What the task asks: Search each line below for the word "export" and list those that contain it.
Source material START
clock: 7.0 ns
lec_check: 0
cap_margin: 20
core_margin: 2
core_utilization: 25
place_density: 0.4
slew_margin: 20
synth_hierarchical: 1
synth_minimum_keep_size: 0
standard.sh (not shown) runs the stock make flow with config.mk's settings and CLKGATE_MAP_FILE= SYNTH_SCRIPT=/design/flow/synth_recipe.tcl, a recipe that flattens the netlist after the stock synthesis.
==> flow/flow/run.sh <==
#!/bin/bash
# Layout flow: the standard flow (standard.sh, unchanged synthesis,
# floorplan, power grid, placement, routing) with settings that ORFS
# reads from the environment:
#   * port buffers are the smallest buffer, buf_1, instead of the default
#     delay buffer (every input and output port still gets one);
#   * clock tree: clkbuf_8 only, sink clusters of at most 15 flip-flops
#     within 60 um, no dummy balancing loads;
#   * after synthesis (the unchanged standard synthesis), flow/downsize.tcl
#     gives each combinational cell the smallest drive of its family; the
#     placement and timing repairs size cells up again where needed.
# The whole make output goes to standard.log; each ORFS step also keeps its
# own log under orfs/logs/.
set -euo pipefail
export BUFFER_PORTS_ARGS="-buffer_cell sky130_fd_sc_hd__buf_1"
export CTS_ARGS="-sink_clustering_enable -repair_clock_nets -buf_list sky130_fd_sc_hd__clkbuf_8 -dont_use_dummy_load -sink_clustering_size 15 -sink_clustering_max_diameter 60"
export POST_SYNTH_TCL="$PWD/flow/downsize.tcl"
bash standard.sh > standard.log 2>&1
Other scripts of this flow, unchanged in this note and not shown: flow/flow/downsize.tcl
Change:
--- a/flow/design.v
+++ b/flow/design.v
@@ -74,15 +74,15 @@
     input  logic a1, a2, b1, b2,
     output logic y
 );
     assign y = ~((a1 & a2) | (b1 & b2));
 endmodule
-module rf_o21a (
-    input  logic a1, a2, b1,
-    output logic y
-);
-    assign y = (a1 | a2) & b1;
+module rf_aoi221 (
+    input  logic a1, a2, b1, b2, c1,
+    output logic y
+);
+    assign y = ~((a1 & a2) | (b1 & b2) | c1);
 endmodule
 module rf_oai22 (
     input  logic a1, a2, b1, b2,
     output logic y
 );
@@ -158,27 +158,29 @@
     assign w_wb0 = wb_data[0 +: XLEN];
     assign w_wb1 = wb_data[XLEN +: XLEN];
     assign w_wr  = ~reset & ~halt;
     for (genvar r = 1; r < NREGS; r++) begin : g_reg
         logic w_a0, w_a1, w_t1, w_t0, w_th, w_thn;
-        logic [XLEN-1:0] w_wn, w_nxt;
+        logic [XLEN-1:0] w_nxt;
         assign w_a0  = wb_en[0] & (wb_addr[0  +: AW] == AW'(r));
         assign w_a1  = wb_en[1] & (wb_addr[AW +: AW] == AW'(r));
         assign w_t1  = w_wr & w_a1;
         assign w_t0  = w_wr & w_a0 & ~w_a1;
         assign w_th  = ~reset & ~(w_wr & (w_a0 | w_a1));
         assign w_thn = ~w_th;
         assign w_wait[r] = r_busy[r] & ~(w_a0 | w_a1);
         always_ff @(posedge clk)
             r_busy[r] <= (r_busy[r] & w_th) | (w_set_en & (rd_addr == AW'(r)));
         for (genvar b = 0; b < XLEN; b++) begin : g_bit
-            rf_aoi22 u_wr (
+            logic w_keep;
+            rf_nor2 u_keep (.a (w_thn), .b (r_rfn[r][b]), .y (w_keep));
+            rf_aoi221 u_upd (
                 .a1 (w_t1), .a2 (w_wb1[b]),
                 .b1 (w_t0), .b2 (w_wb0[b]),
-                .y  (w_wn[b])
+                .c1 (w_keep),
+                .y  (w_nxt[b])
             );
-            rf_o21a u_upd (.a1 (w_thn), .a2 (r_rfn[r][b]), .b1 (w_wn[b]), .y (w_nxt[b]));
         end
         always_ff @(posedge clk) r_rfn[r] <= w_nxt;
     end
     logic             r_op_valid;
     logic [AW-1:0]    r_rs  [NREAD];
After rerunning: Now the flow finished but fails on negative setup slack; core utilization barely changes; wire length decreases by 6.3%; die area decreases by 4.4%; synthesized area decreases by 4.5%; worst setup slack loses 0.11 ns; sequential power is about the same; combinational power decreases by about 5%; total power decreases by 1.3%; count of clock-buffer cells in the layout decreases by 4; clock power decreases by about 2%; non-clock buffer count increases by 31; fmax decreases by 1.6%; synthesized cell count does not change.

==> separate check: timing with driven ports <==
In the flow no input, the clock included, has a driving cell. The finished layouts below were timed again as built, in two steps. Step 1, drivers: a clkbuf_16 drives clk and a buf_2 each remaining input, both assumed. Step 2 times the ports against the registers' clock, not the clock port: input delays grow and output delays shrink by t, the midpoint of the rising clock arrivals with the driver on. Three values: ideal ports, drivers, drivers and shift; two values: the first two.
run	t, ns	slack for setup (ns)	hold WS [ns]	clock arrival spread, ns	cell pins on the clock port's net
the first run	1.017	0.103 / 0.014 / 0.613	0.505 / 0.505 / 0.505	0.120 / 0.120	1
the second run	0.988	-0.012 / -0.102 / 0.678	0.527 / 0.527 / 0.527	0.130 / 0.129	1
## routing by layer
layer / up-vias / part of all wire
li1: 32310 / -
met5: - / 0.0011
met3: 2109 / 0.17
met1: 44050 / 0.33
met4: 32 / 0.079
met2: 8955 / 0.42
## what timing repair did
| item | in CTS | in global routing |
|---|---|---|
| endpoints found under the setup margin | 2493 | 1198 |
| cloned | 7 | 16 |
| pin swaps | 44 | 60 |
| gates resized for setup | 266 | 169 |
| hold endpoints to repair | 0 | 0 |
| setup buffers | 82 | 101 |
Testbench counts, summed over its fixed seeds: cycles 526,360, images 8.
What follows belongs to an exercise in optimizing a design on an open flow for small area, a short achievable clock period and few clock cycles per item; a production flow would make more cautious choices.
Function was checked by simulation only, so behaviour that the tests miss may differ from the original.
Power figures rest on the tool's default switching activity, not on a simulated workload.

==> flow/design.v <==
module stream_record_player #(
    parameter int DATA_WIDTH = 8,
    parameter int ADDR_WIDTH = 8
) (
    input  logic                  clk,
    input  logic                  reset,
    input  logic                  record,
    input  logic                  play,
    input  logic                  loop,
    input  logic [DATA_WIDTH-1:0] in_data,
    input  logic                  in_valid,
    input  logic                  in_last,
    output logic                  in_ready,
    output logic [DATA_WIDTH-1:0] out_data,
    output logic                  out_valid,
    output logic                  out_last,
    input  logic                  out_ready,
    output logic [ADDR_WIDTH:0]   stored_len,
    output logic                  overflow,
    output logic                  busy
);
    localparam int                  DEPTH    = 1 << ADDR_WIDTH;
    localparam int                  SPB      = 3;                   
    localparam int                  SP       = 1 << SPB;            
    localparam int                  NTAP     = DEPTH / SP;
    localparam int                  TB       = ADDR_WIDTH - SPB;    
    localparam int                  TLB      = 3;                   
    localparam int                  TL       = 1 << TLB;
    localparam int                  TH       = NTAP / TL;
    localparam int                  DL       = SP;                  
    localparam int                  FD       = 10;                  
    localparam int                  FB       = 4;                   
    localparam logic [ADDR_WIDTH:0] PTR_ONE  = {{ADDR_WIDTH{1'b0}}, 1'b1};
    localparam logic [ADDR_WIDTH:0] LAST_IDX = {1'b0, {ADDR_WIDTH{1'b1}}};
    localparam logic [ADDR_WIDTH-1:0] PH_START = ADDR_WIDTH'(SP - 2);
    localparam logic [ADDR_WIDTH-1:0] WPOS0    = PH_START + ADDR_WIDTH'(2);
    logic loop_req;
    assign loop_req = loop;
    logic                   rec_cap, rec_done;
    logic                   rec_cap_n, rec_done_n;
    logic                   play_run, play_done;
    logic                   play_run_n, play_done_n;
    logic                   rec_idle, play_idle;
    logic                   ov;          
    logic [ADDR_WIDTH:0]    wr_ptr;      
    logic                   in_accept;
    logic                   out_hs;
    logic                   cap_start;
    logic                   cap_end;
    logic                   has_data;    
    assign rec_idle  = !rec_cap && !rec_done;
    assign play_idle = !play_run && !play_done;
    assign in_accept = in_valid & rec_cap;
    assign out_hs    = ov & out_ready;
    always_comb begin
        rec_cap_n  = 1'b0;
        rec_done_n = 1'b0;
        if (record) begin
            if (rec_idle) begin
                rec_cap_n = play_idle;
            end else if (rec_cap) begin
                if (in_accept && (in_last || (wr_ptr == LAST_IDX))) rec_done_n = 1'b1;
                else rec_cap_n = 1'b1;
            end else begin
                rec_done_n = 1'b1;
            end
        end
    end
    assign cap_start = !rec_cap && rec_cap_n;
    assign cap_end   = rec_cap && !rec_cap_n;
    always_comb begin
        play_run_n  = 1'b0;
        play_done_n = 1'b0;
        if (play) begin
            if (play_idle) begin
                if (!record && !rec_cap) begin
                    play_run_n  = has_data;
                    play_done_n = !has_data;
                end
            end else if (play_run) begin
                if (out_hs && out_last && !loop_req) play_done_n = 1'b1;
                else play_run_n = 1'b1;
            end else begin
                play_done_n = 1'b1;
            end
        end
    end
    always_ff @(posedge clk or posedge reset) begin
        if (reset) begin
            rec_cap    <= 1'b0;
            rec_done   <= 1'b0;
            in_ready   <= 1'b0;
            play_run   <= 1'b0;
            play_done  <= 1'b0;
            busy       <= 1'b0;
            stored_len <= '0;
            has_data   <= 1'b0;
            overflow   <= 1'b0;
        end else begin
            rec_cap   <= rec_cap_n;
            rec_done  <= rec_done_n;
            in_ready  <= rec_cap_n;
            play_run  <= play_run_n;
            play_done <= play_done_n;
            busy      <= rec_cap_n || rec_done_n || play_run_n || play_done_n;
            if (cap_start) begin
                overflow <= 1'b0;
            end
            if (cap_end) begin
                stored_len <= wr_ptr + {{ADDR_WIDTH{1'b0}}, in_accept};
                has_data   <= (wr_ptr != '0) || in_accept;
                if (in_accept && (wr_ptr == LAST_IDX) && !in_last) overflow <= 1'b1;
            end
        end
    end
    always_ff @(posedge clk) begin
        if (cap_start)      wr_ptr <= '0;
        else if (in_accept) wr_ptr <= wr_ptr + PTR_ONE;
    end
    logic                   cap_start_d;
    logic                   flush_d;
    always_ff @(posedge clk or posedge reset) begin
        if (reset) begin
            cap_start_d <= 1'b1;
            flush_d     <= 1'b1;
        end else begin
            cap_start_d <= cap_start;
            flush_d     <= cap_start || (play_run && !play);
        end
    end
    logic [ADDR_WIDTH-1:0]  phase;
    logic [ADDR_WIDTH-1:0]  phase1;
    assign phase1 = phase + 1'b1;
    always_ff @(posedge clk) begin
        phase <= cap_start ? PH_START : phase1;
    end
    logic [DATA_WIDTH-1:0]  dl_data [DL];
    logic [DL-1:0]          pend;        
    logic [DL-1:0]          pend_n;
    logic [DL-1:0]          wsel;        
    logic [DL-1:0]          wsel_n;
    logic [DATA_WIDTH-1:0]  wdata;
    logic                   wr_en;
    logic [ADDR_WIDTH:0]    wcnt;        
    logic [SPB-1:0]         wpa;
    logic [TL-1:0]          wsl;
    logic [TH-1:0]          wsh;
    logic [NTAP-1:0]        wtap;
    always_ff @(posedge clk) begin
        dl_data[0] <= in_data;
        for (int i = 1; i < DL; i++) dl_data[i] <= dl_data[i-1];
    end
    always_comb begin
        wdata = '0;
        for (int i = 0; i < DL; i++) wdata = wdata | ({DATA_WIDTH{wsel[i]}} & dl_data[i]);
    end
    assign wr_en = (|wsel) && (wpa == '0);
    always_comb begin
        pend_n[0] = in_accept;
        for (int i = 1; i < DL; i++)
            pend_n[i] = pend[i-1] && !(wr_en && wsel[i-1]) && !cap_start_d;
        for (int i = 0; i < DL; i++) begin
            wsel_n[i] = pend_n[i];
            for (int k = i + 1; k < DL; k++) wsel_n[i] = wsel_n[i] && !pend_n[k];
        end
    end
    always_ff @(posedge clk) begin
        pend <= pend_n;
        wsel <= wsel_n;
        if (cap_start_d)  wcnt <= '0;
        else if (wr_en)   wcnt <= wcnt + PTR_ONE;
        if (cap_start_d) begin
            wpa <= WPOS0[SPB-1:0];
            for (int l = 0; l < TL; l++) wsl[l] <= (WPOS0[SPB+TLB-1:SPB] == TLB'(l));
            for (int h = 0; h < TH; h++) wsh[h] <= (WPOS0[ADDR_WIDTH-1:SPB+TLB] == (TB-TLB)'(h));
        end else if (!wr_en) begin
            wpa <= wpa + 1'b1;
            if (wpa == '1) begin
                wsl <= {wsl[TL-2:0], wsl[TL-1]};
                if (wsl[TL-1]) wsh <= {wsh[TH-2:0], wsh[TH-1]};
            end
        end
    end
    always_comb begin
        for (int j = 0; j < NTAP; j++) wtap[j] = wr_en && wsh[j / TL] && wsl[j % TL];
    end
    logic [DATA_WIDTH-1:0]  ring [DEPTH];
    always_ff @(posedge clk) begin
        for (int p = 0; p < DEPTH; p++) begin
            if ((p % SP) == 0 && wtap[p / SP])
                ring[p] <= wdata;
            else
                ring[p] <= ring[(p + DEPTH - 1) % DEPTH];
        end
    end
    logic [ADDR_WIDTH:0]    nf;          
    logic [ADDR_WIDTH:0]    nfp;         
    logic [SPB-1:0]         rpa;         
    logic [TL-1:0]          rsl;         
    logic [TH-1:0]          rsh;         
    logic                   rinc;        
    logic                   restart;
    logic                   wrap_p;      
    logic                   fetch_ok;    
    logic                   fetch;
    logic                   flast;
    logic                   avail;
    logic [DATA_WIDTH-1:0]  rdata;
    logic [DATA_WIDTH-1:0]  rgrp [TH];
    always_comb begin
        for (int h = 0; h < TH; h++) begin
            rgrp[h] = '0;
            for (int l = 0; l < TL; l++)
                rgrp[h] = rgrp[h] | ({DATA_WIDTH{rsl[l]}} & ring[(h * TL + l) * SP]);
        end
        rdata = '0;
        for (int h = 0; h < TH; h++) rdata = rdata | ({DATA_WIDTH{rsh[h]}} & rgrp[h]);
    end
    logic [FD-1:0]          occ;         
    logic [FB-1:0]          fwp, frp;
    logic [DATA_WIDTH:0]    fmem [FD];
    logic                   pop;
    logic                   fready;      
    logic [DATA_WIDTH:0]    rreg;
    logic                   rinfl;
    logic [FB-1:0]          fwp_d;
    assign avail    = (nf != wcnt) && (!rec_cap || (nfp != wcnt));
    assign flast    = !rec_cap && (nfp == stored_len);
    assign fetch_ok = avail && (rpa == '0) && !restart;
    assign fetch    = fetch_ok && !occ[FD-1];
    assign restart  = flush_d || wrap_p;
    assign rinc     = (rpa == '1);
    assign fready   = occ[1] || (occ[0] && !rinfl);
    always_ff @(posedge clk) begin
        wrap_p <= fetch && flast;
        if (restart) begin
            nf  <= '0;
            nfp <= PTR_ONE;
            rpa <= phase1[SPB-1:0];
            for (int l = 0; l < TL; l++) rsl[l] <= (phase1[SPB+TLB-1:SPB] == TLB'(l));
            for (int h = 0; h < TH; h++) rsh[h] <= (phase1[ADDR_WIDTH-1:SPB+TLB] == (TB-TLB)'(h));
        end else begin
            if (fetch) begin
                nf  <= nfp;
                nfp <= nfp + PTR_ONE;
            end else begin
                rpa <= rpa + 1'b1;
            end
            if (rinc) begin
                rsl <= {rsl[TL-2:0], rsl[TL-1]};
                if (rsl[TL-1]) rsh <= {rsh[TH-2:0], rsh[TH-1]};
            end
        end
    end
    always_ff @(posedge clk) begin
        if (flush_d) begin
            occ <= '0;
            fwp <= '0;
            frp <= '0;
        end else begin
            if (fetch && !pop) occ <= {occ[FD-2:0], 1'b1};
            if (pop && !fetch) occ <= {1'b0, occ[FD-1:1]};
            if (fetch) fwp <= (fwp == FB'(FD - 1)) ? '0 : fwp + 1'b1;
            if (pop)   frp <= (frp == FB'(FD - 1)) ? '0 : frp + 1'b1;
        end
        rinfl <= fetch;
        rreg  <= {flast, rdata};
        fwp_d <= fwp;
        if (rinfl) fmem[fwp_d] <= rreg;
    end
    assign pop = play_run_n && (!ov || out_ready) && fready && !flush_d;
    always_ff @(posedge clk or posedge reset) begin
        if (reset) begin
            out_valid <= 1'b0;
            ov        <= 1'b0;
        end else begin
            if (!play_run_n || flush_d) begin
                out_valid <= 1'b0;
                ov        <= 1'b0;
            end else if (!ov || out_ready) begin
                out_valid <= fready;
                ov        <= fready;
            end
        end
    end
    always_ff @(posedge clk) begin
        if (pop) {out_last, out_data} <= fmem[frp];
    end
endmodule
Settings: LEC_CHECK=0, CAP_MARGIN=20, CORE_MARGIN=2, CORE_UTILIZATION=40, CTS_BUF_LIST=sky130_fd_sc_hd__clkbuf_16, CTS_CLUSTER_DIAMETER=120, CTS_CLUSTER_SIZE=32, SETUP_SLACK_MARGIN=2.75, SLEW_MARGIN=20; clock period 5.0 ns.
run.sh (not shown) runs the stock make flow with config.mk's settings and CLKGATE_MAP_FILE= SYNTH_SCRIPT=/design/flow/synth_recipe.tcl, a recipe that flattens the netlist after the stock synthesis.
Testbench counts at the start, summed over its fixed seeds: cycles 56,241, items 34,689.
Source material END
Response to this exercise:
export BUFFER_PORTS_ARGS="-buffer_cell sky130_fd_sc_hd__buf_1"
export CTS_ARGS="-sink_clustering_enable -repair_clock_nets -buf_list sky130_fd_sc_hd__clkbuf_8 -dont_use_dummy_load -sink_clustering_size 15 -sink_clustering_max_diameter 60"
export POST_SYNTH_TCL="$PWD/flow/downsize.tcl"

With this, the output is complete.